• **PROBLEM**
The lines you return should be those containing the string "other", taken from the data below.

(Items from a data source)
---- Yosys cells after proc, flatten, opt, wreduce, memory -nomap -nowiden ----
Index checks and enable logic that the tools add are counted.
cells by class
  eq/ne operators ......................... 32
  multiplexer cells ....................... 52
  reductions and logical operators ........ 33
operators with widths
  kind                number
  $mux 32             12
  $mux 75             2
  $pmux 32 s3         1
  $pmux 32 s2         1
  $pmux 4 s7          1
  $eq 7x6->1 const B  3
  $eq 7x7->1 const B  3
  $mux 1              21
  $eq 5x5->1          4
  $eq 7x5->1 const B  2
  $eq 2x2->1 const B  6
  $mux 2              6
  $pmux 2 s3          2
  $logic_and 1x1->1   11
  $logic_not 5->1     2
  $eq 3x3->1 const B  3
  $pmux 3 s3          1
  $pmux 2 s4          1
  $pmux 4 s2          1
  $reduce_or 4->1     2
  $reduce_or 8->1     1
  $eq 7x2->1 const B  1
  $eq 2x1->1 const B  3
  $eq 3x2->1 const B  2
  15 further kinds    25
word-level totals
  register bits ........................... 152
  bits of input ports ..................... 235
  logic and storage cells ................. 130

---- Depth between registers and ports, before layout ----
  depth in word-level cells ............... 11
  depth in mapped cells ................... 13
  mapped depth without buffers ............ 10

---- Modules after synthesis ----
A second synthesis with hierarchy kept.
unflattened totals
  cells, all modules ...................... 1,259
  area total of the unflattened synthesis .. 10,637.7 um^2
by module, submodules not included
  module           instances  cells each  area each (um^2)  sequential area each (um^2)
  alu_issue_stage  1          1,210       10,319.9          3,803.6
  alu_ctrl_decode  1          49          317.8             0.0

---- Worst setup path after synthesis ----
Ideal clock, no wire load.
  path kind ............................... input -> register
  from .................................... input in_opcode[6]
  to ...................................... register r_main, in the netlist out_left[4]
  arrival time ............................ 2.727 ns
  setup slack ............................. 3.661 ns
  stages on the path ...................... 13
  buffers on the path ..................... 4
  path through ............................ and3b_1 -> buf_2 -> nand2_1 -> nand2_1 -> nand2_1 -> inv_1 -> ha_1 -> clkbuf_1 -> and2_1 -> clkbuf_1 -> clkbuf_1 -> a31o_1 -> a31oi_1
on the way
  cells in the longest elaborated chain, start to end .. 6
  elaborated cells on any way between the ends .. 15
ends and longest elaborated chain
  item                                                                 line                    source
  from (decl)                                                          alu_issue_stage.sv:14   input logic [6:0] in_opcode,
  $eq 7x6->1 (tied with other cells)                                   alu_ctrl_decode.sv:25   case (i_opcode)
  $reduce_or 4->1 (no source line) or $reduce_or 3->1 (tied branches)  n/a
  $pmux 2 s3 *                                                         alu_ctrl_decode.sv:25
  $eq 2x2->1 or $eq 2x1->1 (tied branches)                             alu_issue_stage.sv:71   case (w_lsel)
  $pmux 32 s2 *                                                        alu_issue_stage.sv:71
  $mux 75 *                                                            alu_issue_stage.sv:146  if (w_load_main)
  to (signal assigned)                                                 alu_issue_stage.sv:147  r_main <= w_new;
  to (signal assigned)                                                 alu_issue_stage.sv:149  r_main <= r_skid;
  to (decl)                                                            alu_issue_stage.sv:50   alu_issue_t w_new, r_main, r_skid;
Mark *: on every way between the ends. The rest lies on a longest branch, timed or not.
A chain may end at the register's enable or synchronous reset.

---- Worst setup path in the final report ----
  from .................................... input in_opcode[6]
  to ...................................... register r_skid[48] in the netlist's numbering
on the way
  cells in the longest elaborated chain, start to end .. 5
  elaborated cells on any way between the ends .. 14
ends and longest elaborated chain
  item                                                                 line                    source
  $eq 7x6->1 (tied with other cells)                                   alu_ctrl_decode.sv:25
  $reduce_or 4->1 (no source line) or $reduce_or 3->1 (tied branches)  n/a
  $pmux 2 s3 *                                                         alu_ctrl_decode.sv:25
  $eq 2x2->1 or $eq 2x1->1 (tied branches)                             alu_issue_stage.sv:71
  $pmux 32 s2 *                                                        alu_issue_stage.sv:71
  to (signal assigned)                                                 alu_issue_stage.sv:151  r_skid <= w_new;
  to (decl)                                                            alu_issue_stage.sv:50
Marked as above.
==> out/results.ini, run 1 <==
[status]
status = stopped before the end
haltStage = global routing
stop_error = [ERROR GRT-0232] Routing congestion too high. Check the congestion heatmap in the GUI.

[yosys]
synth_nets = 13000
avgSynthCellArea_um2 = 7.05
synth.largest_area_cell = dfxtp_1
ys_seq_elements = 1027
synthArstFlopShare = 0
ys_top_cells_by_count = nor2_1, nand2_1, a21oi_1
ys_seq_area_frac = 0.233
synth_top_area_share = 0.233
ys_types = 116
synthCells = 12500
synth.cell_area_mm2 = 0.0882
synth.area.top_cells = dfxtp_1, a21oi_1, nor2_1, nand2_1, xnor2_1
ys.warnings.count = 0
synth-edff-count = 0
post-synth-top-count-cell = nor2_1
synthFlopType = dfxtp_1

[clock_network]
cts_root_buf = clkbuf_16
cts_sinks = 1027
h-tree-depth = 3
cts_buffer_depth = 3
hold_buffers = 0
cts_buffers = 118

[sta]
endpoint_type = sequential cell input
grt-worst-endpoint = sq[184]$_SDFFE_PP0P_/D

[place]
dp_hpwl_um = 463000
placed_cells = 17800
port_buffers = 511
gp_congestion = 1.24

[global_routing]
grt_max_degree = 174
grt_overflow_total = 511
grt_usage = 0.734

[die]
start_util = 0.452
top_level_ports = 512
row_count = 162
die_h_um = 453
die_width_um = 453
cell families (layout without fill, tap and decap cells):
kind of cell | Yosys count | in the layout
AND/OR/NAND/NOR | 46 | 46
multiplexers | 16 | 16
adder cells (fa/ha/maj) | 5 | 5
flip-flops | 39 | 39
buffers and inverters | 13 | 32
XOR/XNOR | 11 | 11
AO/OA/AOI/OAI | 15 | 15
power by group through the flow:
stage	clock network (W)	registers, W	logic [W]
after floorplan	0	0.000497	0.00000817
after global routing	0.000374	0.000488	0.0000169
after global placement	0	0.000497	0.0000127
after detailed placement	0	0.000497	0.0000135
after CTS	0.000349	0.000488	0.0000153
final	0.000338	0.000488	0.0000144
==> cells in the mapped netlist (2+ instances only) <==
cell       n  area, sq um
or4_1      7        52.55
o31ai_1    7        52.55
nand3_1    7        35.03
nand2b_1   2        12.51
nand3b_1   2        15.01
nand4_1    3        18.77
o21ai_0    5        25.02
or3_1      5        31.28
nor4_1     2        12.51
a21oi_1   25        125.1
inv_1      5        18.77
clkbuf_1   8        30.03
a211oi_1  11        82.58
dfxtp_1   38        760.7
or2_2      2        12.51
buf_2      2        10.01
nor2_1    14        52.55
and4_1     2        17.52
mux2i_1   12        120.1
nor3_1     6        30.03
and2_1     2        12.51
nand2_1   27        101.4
## config.mk

```make
export PLATFORM = sky130hd
export DESIGN_NAME = window_power_meter
export DESIGN_NICKNAME = d
export VERILOG_FILES = /design/src/rtl/window_power_meter_pkg.sv /design/src/rtl/window_power_meter_sq_pipe.sv /design/src/rtl/window_power_meter.sv
export SDC_FILE = /design/constraint.sdc
export NUM_CORES = 1
export LEC_CHECK = 0
export CORE_ASPECT_RATIO = 1.5
export CORE_MARGIN = 4
export CORE_UTILIZATION = 50
export DETAILED_ROUTE_END_ITERATION = 8
export HOLD_SLACK_MARGIN = 0.12
export MAX_ROUTING_LAYER = met4
export PLACE_DENSITY = 0.68
export SYNTH_ARGS = -nofsm -noshare
export SYNTH_HDL_FRONTEND = slang
export SYNTH_HIERARCHICAL = 1
export SYNTH_SLANG_ARGS = --single-unit
```

## constraint.sdc

```tcl
create_clock -name clk -period 24.2 [get_ports clk]
set_input_delay 4.84 -clock clk [delete_from_list [all_inputs] [get_ports clk]]
set_output_delay 4.84 -clock clk [all_outputs]
set_load 0.05 [all_outputs]
```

• **RESPONSE**
  $eq 7x6->1 (tied with other cells)                                   alu_ctrl_decode.sv:25   case (i_opcode)
  $eq 7x6->1 (tied with other cells)                                   alu_ctrl_decode.sv:25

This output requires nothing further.